__Problem to solve__
Can you pull out each line of the data below that includes the word "inserted"?

__Source data__

*** Block opens ***

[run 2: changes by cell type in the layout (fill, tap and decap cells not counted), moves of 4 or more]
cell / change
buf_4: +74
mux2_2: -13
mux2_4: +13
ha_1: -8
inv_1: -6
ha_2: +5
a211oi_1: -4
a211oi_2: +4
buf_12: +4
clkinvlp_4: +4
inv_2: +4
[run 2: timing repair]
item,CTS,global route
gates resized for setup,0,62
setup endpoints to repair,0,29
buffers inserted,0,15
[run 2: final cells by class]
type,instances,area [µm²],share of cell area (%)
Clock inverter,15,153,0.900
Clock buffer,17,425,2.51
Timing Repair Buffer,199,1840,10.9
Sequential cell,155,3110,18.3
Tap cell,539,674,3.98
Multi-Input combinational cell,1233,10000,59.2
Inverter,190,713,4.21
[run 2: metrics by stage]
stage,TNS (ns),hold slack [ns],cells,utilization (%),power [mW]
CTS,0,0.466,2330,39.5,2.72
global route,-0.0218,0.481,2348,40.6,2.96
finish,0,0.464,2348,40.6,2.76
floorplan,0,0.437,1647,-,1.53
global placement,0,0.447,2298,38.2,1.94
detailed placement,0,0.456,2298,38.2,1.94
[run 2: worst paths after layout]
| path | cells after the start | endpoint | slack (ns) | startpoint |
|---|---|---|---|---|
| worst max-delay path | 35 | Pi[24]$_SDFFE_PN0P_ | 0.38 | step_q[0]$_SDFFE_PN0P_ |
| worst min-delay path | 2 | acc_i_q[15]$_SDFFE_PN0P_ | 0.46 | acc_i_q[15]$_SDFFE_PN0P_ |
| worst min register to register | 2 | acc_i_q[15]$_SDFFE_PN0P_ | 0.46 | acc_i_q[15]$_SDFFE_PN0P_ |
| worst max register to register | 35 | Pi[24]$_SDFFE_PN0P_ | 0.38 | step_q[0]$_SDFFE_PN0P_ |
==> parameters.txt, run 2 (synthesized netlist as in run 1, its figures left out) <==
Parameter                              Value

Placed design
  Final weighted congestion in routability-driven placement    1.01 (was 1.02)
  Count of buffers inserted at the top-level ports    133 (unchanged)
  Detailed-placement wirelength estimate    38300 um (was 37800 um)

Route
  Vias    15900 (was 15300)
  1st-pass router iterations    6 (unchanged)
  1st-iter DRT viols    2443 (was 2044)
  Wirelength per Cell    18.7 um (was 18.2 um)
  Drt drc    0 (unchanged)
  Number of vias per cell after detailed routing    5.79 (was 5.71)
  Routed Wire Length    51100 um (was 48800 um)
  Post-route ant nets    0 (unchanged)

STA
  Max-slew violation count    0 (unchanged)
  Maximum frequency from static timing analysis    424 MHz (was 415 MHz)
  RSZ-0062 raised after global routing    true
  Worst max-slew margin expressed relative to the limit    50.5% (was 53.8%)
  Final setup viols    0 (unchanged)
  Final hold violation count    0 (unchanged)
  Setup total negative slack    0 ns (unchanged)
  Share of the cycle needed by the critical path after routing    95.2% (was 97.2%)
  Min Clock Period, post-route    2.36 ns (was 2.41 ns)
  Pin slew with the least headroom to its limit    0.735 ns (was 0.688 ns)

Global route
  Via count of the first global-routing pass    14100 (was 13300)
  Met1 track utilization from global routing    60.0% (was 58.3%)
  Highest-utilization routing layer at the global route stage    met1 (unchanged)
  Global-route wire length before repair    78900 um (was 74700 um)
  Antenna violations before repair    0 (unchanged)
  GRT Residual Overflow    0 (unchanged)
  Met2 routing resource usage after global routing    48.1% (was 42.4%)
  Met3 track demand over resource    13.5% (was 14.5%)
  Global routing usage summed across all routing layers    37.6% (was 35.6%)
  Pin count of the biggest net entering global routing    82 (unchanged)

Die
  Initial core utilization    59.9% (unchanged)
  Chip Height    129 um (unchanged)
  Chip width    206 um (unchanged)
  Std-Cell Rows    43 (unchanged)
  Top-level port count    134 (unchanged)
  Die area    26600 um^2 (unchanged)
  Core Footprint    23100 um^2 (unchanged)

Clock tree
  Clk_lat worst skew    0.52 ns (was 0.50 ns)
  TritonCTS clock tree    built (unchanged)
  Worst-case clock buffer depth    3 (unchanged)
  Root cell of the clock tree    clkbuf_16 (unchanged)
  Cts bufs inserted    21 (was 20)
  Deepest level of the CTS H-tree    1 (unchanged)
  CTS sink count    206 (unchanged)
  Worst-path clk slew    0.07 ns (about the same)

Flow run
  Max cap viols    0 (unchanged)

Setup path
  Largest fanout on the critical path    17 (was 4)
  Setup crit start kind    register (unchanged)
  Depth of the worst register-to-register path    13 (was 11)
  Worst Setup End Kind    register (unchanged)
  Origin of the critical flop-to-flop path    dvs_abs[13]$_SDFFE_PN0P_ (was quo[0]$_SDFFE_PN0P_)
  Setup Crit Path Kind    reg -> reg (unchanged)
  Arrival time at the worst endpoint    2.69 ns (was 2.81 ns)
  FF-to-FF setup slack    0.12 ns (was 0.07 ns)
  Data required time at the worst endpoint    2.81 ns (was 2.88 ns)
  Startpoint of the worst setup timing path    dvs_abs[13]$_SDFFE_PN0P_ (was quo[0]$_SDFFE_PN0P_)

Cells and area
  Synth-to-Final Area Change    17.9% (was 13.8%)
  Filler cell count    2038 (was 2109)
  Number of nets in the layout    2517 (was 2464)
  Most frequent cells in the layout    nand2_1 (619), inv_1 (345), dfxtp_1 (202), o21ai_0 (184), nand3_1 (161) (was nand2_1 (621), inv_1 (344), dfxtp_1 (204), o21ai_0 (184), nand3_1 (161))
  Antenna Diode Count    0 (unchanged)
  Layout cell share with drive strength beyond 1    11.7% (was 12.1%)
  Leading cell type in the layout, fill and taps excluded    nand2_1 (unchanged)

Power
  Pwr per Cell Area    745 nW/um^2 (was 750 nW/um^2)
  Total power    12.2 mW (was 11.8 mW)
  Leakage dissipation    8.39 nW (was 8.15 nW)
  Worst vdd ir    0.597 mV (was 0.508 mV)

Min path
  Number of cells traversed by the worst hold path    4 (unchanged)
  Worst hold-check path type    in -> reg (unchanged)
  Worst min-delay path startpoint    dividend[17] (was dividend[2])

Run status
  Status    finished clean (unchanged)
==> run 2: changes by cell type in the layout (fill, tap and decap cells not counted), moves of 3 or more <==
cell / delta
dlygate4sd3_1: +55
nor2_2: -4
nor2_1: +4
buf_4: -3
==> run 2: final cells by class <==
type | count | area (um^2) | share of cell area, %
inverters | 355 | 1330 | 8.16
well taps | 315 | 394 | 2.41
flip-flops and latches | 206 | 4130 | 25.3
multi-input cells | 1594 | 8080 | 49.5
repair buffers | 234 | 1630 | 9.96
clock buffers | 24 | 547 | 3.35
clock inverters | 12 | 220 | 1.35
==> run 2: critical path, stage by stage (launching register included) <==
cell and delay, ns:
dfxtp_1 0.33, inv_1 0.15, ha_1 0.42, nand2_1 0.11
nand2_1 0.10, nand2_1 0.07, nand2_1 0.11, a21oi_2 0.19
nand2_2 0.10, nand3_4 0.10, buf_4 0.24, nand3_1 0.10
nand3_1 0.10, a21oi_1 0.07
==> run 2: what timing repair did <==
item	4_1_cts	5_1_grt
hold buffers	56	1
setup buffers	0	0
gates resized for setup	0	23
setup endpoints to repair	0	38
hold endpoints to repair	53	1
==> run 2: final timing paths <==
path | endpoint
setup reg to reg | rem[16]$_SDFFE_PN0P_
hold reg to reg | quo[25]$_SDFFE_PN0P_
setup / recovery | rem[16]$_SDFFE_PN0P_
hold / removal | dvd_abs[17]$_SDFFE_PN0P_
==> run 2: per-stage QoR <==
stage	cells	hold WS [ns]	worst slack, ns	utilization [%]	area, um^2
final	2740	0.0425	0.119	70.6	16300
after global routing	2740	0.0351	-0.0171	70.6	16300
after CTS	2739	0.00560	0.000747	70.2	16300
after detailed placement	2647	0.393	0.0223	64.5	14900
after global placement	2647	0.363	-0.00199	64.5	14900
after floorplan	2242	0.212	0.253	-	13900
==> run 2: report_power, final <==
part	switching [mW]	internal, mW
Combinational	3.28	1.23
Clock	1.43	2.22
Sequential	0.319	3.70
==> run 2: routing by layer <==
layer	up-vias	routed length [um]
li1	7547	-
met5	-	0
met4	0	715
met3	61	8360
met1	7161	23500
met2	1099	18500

*** Block closes ***
*** Block opens ***

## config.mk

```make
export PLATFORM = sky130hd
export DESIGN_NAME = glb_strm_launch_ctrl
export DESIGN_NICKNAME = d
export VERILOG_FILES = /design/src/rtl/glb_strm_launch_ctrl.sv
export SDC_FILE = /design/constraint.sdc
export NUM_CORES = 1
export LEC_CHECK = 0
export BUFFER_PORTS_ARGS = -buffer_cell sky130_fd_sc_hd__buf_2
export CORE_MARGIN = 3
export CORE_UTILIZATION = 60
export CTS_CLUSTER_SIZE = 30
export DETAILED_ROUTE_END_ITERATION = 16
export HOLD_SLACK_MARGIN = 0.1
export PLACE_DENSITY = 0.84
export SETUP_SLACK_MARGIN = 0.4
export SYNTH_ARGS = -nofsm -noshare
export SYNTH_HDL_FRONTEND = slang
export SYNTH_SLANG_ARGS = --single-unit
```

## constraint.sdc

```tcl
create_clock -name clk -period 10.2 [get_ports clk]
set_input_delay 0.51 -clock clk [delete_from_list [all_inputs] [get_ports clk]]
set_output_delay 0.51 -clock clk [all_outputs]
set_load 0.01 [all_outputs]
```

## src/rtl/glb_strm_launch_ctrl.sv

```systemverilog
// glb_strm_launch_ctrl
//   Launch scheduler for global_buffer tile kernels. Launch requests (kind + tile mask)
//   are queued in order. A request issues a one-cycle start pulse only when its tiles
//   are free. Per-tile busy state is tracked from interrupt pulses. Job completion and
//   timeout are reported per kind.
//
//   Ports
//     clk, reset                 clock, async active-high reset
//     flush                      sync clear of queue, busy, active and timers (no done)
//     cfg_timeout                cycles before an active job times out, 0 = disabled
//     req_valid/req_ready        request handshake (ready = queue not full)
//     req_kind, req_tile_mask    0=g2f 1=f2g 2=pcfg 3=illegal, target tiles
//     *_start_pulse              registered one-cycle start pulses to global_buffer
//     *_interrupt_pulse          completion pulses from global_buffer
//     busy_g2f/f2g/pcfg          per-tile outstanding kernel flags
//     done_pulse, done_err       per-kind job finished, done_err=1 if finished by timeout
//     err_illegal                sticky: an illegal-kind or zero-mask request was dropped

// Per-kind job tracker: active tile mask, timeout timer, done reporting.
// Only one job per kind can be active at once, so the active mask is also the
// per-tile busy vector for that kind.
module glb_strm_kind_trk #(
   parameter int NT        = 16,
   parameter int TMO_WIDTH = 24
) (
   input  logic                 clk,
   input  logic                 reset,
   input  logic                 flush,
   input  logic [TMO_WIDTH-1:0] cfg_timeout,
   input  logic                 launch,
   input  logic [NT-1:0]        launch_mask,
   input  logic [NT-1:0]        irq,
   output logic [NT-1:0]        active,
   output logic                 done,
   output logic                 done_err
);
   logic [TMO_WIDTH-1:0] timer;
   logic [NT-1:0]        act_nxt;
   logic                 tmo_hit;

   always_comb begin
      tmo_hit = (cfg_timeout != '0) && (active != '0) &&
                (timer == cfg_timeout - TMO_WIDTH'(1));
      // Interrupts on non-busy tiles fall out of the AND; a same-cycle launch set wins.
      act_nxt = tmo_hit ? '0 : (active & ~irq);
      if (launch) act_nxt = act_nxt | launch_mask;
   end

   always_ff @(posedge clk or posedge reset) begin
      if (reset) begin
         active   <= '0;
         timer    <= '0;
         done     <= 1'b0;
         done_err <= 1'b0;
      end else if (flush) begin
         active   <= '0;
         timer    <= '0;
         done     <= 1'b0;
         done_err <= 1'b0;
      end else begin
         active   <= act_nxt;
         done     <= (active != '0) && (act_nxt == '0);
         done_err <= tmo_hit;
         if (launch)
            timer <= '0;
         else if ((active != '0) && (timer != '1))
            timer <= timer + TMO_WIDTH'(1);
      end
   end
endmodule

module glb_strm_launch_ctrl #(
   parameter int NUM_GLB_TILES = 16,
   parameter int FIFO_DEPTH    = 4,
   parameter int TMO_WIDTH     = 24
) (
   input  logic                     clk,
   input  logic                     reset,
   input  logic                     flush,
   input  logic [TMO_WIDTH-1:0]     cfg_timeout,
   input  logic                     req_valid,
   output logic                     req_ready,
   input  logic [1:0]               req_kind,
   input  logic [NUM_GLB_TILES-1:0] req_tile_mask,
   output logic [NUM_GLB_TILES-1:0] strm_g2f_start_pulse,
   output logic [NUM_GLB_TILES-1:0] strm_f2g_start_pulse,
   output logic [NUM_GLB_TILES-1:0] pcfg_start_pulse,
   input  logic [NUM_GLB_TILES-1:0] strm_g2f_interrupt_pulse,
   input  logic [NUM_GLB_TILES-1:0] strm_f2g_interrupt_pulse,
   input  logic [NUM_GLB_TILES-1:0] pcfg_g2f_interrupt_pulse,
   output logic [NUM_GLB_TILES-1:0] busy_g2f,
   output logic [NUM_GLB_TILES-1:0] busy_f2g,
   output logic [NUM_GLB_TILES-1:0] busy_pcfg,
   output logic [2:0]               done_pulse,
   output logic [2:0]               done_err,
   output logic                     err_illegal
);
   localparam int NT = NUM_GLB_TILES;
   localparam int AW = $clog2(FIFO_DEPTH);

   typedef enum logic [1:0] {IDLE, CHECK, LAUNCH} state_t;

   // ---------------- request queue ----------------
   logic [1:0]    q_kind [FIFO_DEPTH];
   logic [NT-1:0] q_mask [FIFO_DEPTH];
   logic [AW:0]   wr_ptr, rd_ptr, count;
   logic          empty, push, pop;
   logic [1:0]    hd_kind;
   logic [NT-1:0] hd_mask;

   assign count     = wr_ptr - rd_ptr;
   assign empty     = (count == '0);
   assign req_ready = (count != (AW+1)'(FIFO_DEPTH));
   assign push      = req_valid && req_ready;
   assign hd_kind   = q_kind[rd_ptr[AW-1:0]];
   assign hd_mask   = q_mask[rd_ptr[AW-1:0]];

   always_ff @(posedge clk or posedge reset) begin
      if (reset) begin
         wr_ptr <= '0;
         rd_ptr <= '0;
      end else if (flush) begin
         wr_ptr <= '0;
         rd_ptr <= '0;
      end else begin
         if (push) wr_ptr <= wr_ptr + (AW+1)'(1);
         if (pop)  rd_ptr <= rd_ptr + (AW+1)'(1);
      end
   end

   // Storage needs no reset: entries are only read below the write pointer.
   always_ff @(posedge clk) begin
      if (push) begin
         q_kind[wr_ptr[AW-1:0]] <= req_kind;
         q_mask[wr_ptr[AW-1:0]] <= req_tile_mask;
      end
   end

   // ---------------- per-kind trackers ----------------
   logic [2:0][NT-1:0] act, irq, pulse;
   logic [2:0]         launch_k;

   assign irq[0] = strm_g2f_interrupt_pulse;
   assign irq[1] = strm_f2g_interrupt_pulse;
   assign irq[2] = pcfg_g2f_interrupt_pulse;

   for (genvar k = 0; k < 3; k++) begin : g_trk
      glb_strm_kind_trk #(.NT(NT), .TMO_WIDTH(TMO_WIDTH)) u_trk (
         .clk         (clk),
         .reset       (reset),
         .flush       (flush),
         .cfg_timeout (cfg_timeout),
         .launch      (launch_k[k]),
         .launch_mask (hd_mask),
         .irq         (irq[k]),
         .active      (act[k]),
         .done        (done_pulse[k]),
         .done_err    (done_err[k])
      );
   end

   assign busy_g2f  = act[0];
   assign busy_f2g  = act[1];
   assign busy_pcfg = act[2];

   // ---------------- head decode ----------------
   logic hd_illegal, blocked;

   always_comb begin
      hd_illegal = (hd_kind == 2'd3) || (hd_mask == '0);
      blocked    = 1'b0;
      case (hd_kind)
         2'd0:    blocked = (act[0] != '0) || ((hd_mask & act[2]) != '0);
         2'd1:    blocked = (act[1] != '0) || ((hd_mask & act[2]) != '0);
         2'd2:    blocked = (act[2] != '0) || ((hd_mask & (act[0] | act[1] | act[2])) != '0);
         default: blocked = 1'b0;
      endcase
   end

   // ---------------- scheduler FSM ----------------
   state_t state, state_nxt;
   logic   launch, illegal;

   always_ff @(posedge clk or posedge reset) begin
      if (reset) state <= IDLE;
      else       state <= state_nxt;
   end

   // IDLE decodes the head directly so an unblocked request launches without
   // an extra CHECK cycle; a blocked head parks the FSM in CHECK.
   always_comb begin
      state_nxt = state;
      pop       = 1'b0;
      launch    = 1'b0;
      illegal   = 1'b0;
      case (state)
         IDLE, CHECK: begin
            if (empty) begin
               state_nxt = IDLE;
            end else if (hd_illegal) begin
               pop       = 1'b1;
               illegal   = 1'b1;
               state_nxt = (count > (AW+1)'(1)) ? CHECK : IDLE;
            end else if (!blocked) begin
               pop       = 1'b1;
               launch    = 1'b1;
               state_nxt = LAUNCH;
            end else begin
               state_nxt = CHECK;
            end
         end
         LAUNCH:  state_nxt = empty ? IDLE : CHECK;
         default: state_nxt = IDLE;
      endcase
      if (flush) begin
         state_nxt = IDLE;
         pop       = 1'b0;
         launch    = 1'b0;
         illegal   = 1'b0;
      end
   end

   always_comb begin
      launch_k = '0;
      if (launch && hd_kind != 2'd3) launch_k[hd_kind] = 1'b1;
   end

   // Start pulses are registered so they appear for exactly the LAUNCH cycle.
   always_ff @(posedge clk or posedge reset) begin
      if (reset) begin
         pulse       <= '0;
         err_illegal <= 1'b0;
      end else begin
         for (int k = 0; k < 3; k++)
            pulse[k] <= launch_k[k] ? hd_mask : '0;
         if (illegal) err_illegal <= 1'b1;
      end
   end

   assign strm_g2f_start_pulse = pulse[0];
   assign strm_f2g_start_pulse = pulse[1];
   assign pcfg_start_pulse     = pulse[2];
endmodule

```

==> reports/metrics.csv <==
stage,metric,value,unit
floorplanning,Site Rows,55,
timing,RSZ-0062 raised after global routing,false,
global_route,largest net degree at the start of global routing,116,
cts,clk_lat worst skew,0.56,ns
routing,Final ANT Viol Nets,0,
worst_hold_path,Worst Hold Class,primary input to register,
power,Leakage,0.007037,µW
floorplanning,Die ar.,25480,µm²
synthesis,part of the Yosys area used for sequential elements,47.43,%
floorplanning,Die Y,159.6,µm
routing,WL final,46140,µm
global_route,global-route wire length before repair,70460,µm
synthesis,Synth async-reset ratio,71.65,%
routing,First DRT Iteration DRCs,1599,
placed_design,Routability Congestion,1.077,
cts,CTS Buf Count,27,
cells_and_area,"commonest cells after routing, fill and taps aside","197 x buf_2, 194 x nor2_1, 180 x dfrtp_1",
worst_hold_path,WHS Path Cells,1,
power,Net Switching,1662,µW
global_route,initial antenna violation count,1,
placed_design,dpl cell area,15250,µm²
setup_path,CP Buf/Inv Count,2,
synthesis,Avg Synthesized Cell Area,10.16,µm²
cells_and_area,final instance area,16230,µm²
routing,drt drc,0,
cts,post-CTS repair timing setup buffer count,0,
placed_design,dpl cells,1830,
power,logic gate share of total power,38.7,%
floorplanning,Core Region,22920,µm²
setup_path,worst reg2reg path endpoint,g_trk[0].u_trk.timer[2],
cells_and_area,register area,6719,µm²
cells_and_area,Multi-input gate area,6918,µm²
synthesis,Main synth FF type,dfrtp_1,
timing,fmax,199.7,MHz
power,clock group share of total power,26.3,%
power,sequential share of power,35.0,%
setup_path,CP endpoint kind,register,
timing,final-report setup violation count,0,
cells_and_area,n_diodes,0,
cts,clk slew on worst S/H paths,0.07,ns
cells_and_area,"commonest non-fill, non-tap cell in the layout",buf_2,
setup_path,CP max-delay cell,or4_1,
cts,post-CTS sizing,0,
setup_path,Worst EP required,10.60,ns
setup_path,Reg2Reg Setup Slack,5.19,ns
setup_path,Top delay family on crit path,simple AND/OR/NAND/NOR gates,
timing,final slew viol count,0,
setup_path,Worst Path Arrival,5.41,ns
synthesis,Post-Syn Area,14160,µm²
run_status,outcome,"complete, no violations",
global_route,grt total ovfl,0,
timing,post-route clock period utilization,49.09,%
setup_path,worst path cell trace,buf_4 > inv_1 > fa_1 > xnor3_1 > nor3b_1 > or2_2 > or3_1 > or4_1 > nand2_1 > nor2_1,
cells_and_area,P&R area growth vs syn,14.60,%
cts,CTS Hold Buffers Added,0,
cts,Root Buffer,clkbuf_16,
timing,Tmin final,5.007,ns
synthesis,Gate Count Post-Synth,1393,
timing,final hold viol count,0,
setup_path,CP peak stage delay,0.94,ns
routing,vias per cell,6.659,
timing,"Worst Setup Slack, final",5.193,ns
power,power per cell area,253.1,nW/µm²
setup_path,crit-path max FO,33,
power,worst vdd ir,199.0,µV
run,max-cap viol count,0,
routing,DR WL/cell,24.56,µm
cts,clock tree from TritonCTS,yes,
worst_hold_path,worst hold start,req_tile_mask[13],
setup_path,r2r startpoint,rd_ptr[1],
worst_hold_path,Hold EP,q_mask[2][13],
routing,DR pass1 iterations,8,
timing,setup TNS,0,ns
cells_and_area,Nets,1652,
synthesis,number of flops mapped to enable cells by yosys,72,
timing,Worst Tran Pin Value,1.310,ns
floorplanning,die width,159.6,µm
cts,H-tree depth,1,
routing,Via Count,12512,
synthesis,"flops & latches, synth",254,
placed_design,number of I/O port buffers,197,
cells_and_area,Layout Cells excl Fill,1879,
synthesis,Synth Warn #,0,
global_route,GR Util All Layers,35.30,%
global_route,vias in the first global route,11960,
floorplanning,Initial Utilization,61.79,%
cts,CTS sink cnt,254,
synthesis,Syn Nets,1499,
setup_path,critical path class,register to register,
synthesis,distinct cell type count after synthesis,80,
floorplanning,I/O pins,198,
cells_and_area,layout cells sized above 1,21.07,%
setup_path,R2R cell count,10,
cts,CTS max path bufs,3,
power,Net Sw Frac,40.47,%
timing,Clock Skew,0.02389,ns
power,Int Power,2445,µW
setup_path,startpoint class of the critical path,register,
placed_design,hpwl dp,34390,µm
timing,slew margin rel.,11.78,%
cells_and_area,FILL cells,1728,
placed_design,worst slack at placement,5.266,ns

*** Block closes ***

__Reply to the exercise__
buffers inserted,0,15
  Count of buffers inserted at the top-level ports    133 (unchanged)
  Cts bufs inserted    21 (was 20)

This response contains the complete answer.